Find the number of positive integers that satisfy both the following conditions:
* Each digit is a $1$ or a $2$ or a $3$
* The sum of the digits is $12$
To solve this problem, we will use casework. We start with the number of 1's. Suppose there are $n$ 1's in the number. Then there must be $12-n$ 2's and no 3's. Since each digit is either 1, 2, or 3, there are $n$ digits in total. Thus, we want to find the number of positive integers where the sum of the digits is 12 and only includes the digits 1 and 2. If there are $n$ 1's, then there must be $12-n$ 2's. Since each digit is 1 or 2, we want to find the number of non-negative solutions to $n+(12-n)=12$. Simplifying, we get $2n=12$, so $n=6$. Therefore, there is $\boxed{1}$ possibility where there are 6 1's and 6 2's.
Note: We do not need to consider cases with 3's because a digit of 3 would make the sum of the digits greater than 12.
To find the number of positive integers that satisfy both conditions, we will use a method called generating functions.
Let's represent each digit as a term in a polynomial.
The polynomial $(x+x^2+x^3)$ represents the possible choices for each digit, where $x^1$ represents $1$, $x^2$ represents $2$, and $x^3$ represents $3$.
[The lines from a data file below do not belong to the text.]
**config.mk**
```make
export PLATFORM = sky130hd
export DESIGN_NAME = score_keeper
export DESIGN_NICKNAME = d
export VERILOG_FILES = /design/src/rtl/flappy_pkg.sv /design/src/rtl/seg7.sv /design/src/rtl/score_keeper.sv
export SDC_FILE = /design/constraint.sdc
export NUM_CORES = 1
export LEC_CHECK = 0
export ABC_CLOCK_PERIOD_IN_PS = 6420
export CORE_UTILIZATION = 62
export DETAILED_ROUTE_END_ITERATION = 10
export PLACE_DENSITY_LB_ADDON = 0.12
export REMOVE_ABC_BUFFERS = 1
export SLEW_MARGIN = 15
export SYNTH_ARGS = -nofsm -noshare
export SYNTH_HDL_FRONTEND = slang
export SYNTH_SLANG_ARGS = --single-unit
```
**constraint.sdc**
```tcl
create_clock -name clk -period 6.42 [get_ports clk]
set_clock_uncertainty 0.2 [all_clocks]
set_input_delay 1.284 -clock clk [delete_from_list [all_inputs] [get_ports clk]]
set_output_delay 1.284 -clock clk [all_outputs]
set_load 0.01 [all_outputs]
```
To represent the sum of the digits as $12$, we can multiply the polynomial $(x+x^2+x^3)$ by itself 12 times, since the sum of these terms will give us all combinations of digits adding up to $12$.
Therefore, the generating function for the sum of digits being $12$ is:
\[(x+x^2+x^3)^{12}\]
Now, we need to find the coefficient of $x^{12}$ in this expanded expression. The coefficient will give us the number of positive integers that satisfy both conditions.
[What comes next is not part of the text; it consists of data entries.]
## config.mk

```make
export PLATFORM = sky130hd
export DESIGN_NAME = pwm_ramp_gen
export DESIGN_NICKNAME = d
export VERILOG_FILES = /design/src/rtl/motor_pkg.sv /design/src/rtl/pwm_period_counter.sv /design/src/rtl/pwm_ramp_gen.sv
export SDC_FILE = /design/constraint.sdc
export NUM_CORES = 1
export LEC_CHECK = 0
export BUFFER_PORTS_ARGS = -buffer_cell sky130_fd_sc_hd__buf_2
export CORE_ASPECT_RATIO = 0.6
export CORE_UTILIZATION = 30
export CTS_CLUSTER_DIAMETER = 120
export DETAILED_ROUTE_END_ITERATION = 7
export GPL_ROUTABILITY_DRIVEN = 1
export SLEW_MARGIN = 20
export SYNTH_ARGS = -nofsm -noshare
export SYNTH_HDL_FRONTEND = slang
export SYNTH_SLANG_ARGS = --single-unit
```

## constraint.sdc

```tcl
create_clock -name clk -period 3.2 [get_ports clk]
set_input_delay 0.64 -clock clk [delete_from_list [all_inputs] [get_ports clk]]
set_output_delay 0.64 -clock clk [all_outputs]
set_load 0.01 [all_outputs]
```

## src/rtl/motor_pkg.sv

```systemverilog
`default_nettype none
// ============================================================================
// Module      : motor_pkg
// Description : Shared motor-drive types and default constants.
// Revision    : 1.0
// ============================================================================
package motor_pkg;

   localparam int DEF_CNT_W  = 10;
   localparam int DEF_PERIOD = 1000;
   localparam int DEF_STEP   = 8;

   // Commutation stage constants
   localparam logic DIR_FWD       = 1'b0;
   localparam logic DIR_REV       = 1'b1;
   localparam int   DEAD_TIME_CYC = 4;

   typedef enum logic [2:0] {
      ST_IDLE    = 3'd0,
      ST_RAMP    = 3'd1,
      ST_HOLD    = 3'd2,
      ST_REVERSE = 3'd3,
      ST_BRAKE   = 3'd4
   } ramp_state_e;

endpackage
`default_nettype wire

```

## src/rtl/pwm_period_counter.sv

```systemverilog
`default_nettype none
// ============================================================================
// Module      : pwm_period_counter
// Description : Free-running 0..PERIOD-1 counter with start/last strobes.
// Revision    : 1.0
// ============================================================================
module pwm_period_counter
   import motor_pkg::*;
#(
   parameter int CNT_W  = DEF_CNT_W,
   parameter int PERIOD = DEF_PERIOD
) (
   input  logic             clk,
   input  logic             rst,
   output logic [CNT_W-1:0] cnt,
   output logic             period_start,
   output logic             cnt_last
);

   localparam logic [CNT_W-1:0] LAST_VAL = CNT_W'(PERIOD - 1);

   logic [CNT_W-1:0] cnt_q;
   logic [CNT_W-1:0] cnt_d;

   always_comb begin
      cnt_d = cnt_q + 1'b1;
      if (cnt_q == LAST_VAL) begin
         cnt_d = '0;
      end
   end

   always_ff @(posedge clk or posedge rst) begin
      if (rst) begin
         cnt_q <= '0;
      end else begin
         cnt_q <= cnt_d;
      end
   end

   assign cnt          = cnt_q;
   assign period_start = (cnt_q == '0);
   assign cnt_last     = (cnt_q == LAST_VAL);

endmodule
`default_nettype wire

```

## src/rtl/pwm_ramp_gen.sv

```systemverilog
`default_nettype none
// ============================================================================
// Module      : pwm_ramp_gen
// Description : Slew-limited PWM generator with reversal and emergency brake.
// Revision    : 1.0
// ============================================================================
module pwm_ramp_gen
   import motor_pkg::*;
#(
   parameter int CNT_W  = DEF_CNT_W,
   parameter int PERIOD = DEF_PERIOD,
   parameter int STEP   = DEF_STEP
) (
   input  logic             clk,
   input  logic             rst,
   input  logic             estop,
   input  logic             cmd_valid,
   output logic             cmd_ready,
   input  logic [CNT_W-1:0] cmd_duty,
   input  logic             cmd_dir,
   output logic             pwm,
   output logic             dir,
   output logic             brake,
   output logic [CNT_W-1:0] duty_cur,
   output logic             period_start
);

   localparam logic [CNT_W:0] PERIOD_X = (CNT_W + 1)'(PERIOD);
   localparam logic [CNT_W:0] STEP_X   = (CNT_W + 1)'(STEP);

   ramp_state_e      state_q, state_d;
   logic [CNT_W-1:0] duty_q, duty_d;
   logic [CNT_W-1:0] target_q, target_d;
   logic             tdir_q, tdir_d;
   logic             dir_q, dir_d;
   logic             pwm_q, pwm_d;
   logic             brake_q, brake_d;

   logic [CNT_W-1:0] cnt;
   logic             cnt_last;
   logic             accept;
   logic [CNT_W:0]   duty_x, target_x, cmd_x, up_x;
   logic [CNT_W:0]   ramp_x, to_zero_x, clamp_x;

   pwm_period_counter #(
      .CNT_W  (CNT_W),
      .PERIOD (PERIOD)
   ) u_cnt (
      .clk          (clk),
      .rst          (rst),
      .cnt          (cnt),
      .period_start (period_start),
      .cnt_last     (cnt_last)
   );

   assign cmd_ready = !rst && !estop && (state_q != ST_REVERSE);
   assign accept    = cmd_valid && cmd_ready;

   // Ramp arithmetic carries one extra bit so neither direction can wrap.
   always_comb begin
      duty_x   = {1'b0, duty_q};
      target_x = {1'b0, target_q};
      cmd_x    = {1'b0, cmd_duty};
      up_x     = duty_x + STEP_X;
      clamp_x  = (cmd_x > PERIOD_X) ? PERIOD_X : cmd_x;
      to_zero_x = (duty_x >= STEP_X) ? (duty_x - STEP_X) : '0;
      if (duty_x < target_x) begin
         ramp_x = (up_x > target_x) ? target_x : up_x;
      end else begin
         ramp_x = (duty_x >= target_x + STEP_X) ? (duty_x - STEP_X) : target_x;
      end
   end

   always_comb begin
      state_d  = state_q;
      duty_d   = duty_q;
      target_d = target_q;
      tdir_d   = tdir_q;
      dir_d    = dir_q;

      if (estop) begin
         state_d  = ST_BRAKE;
         duty_d   = '0;
         target_d = '0;
      end else if (accept) begin
         target_d = clamp_x[CNT_W-1:0];
         tdir_d   = cmd_dir;
         if (state_q == ST_BRAKE) begin
            dir_d   = cmd_dir;
            state_d = ST_RAMP;
         end else if (cmd_dir != dir_q) begin
            state_d = ST_REVERSE;
         end else begin
            state_d = ST_RAMP;
         end
      end else begin
         case (state_q)
            ST_IDLE: begin
               duty_d   = '0;
               target_d = '0;
            end
            ST_RAMP: begin
               if (duty_q == target_q) begin
                  state_d = (target_q == '0) ? ST_IDLE : ST_HOLD;
               end else if (cnt_last) begin
                  duty_d = ramp_x[CNT_W-1:0];
               end
            end
            ST_REVERSE: begin
               // Direction flips only once a whole boundary has passed at zero duty.
               if (cnt_last) begin
                  if (duty_q == '0) begin
                     dir_d   = tdir_q;
                     state_d = ST_RAMP;
                  end else begin
                     duty_d = to_zero_x[CNT_W-1:0];
                  end
               end
            end
            default: ;
         endcase
      end

      pwm_d   = (state_d != ST_BRAKE) && (cnt < duty_q);
      brake_d = (state_d == ST_BRAKE);
   end

   always_ff @(posedge clk or posedge rst) begin
      if (rst) begin
         state_q  <= ST_IDLE;
         duty_q   <= '0;
         target_q <= '0;
         tdir_q   <= 1'b0;
         dir_q    <= 1'b0;
         pwm_q    <= 1'b0;
         brake_q  <= 1'b0;
      end else begin
         state_q  <= state_d;
         duty_q   <= duty_d;
         target_q <= target_d;
         tdir_q   <= tdir_d;
         dir_q    <= dir_d;
         pwm_q    <= pwm_d;
         brake_q  <= brake_d;
      end
   end

   assign pwm      = pwm_q;
   assign dir      = dir_q;
   assign brake    = brake_q;
   assign duty_cur = duty_q;

endmodule
`default_nettype wire
```

Yosys cells after proc, flatten, opt, wreduce, memory -nomap -nowiden
Index checks and enable logic that the tools add are counted.
{"block": "op_classes", "n_bitwise": 1, "add_sub_neg": 4, "magnitude_cmp": 6, "n_reduce_logical": 18, "eq_ne": 15, "n_mux": 30}
{"cell": "$mux 10", "n": 15}
{"cell": "$logic_not 10->1", "n": 3}
{"cell": "$pmux 10 s3", "n": 1}
{"cell": "$add 10x4->11 const B", "n": 2}
{"cell": "$lt 10x10->1", "n": 2}
{"cell": "$mux 3", "n": 5}
{"cell": "$ne 3x3->1 const B", "n": 5}
{"cell": "$ge 10x11->1", "n": 1}
{"cell": "$gt 11x10->1", "n": 1}
{"cell": "$add 10x1->10 const B", "n": 1}
{"cell": "$eq 10x10->1", "n": 1}
{"cell": "$eq 10x10->1 const B", "n": 1}
{"cell": "$ge 10x4->1 const B", "n": 1}
{"cell": "$gt 10x10->1 const B", "n": 1}
{"cell": "$sub 10x4->10 const B", "n": 1}
{"cell": "$eq 3x3->1 const B", "n": 2}
{"cell": "$mux 2", "n": 3}
{"cell": "$pmux 3 s2", "n": 1}
{"cell": "$reduce_and 6->1", "n": 1}
{"cell": "$reduce_bool 2->1", "n": 3}
{"cell": "$mux 1", "n": 5}
{"cell": "$reduce_and 5->1", "n": 1}
{"cell": "$logic_and 1x1->1", "n": 4}
{"cell": "$reduce_bool 4->1", "n": 1}
{"cell": "other kinds (11)", "n": 12}
{"block": "word_totals", "reg_bits": 37, "wordCells": 82, "inputBits": 15}

Depth between registers and ports, before layout
{"block": "depth", "ltp_word": 9, "depth_mapped": 13, "depth_no_buf": 12}

Hierarchy
Synthesis repeated with hierarchy kept, for this count alone.
{"block": "hier_totals", "cells_unflattened": 352, "area_unflattened_um2": 3101.7}
{"module": "pwm_ramp_gen", "cells_each": 289, "area_per_inst_um2": 2526.2, "n_inst": 1, "seq_area_each_um2": 675.6}
{"module": "pwm_period_counter", "cells_each": 63, "area_per_inst_um2": 575.6, "n_inst": 1, "seq_area_each_um2": 250.2}

Worst setup path after synthesis
OpenSTA, ideal clock, no wires.
{"block": "synth_path", "path_type": "reg-to-reg", "start": "reg duty_q[5] (netlist: duty_cur[5])", "end": "reg duty_q[8] (netlist: duty_cur[8])", "arrival_ns": 2.758, "slack_ns": 0.303, "stages_incl_launch_ff": 13, "n_path_buf": 0, "cell_sequence": "dfrtp_1 inv_2 nor2_1 nand4_1 xnor2_1 ha_1 a21o_1 a211oi_1 o211a_1 o22ai_1 o2bb2ai_1 a222oi_1 o32ai_1"}
{"block": "synth_via", "elab_chain_len": 9}
{"item": "from (decl)", "line_no": "pwm_ramp_gen.sv:32", "source": "logic [CNT_W-1:0] duty_q, duty_d;"}
{"item": "from (signal assigned)", "line_no": "pwm_ramp_gen.sv:139", "source": "duty_q <= duty_d;"}
{"item": "$add 10x4->11", "line_no": "pwm_ramp_gen.sv:64", "source": "up_x = duty_x + STEP_X;"}
{"item": "$gt 11x10->1", "line_no": "pwm_ramp_gen.sv:68", "source": "ramp_x = (up_x > target_x) ? target_x : up_x;"}
{"item": "$mux 10", "line_no": "pwm_ramp_gen.sv:68"}
{"item": "$mux 10", "line_no": "pwm_ramp_gen.sv:67", "source": "if (duty_x < target_x) begin"}
{"item": "$mux 10", "line_no": "pwm_ramp_gen.sv:105", "source": "end else if (cnt_last) begin"}
{"item": "$mux 10", "line_no": "pwm_ramp_gen.sv:103", "source": "if (duty_q == target_q) begin"}
{"item": "$pmux 10 s3", "line_no": "pwm_ramp_gen.sv:97", "source": "case (state_q)"}
{"item": "$mux 10", "line_no": "pwm_ramp_gen.sv:85", "source": "end else if (accept) begin"}
{"item": "$mux 10", "line_no": "pwm_ramp_gen.sv:81", "source": "if (estop) begin"}
Several ways; a longest one is shown, not always the timed one. The select of a mux whose other input is x is not followed.
A chain may end at the register's enable or synchronous reset.

Worst setup path in the final report
{"block": "layout_path", "start": "reg duty_q[3] (netlist: duty_cur[3])", "end": "reg duty_q[1] (netlist: duty_cur[1])"}
Same word-level chain as after synthesis.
To find the coefficient, we can use the binomial theorem or a combinatorial approach.
Using the binomial theorem, we can expand the generating function as:
\[(x+x^2+x^3)^{12} = \binom{12}{0}x^{0}(x^1+x^2+x^3)^{12}+\binom{12}{1}x^{1}(x^1+x^2+x^3)^{11}+\binom{12}{2}x^{2}(x^1+x^2+x^3)^{10}+...+\binom{12}{12}x^{12}(x^1+x^2+x^3)^{0}\]
Considering only the terms with $x^{12}$:
\[\binom{12}{0}x^{0}(x^1+x^2+x^3)^{12} = (1)(1)^{12} = 1\]
\[\binom{12}{1}x^{1}(x^1+x^2+x^3)^{11} = (12)(1)(1)^{11} = 12\]
\[\binom{12}{2}x^{2}(x^1+x^2+x^3)^{10} = (66)(1)(1)^{10} = 66\]
Therefore, the coefficient of $x^{12}$ in the expanded expression is $1+12+66=79$.
Hence, there are $79$ positive integers that satisfy both conditions.
To find the number of positive integers that satisfy both conditions, we can use the concept of generating functions.
In this case, we want to find the number of ways we can represent the number $12$ as a sum of $1$s, $2$s, and $3$s.
Let's define three variables:
$x$ represents the number of $1$s we choose.
$y$ represents the number of $2$s we choose.
$z$ represents the number of $3$s we choose.
We need to find the coefficient of the term $x^{12}$ in the expansion of the polynomial $(x + x^2 + x^3)(y + y^2 + y^3)(z + z^2 + z^3)$.
To simplify this expression, we can notice that each term in the expansion represents choosing a power of $x$, $y$, and $z$ from either $1$, $2$, or $3$. So, we can rewrite the expression as $(x + x^2 + x^3)^3$.
Expanding this expression, we get:
$(x + x^2 + x^3)^3 = x^3 + 3x^4 + 6x^5 + 7x^6 + 6x^7 + 3x^8 + x^9$
Now, we need to find the coefficient of $x^{12}$. From the expression, we can see that there is no term with $x^{12}$, which means there are no positive integers that satisfy both conditions.
Therefore, the number of positive integers that satisfy both conditions is $0$.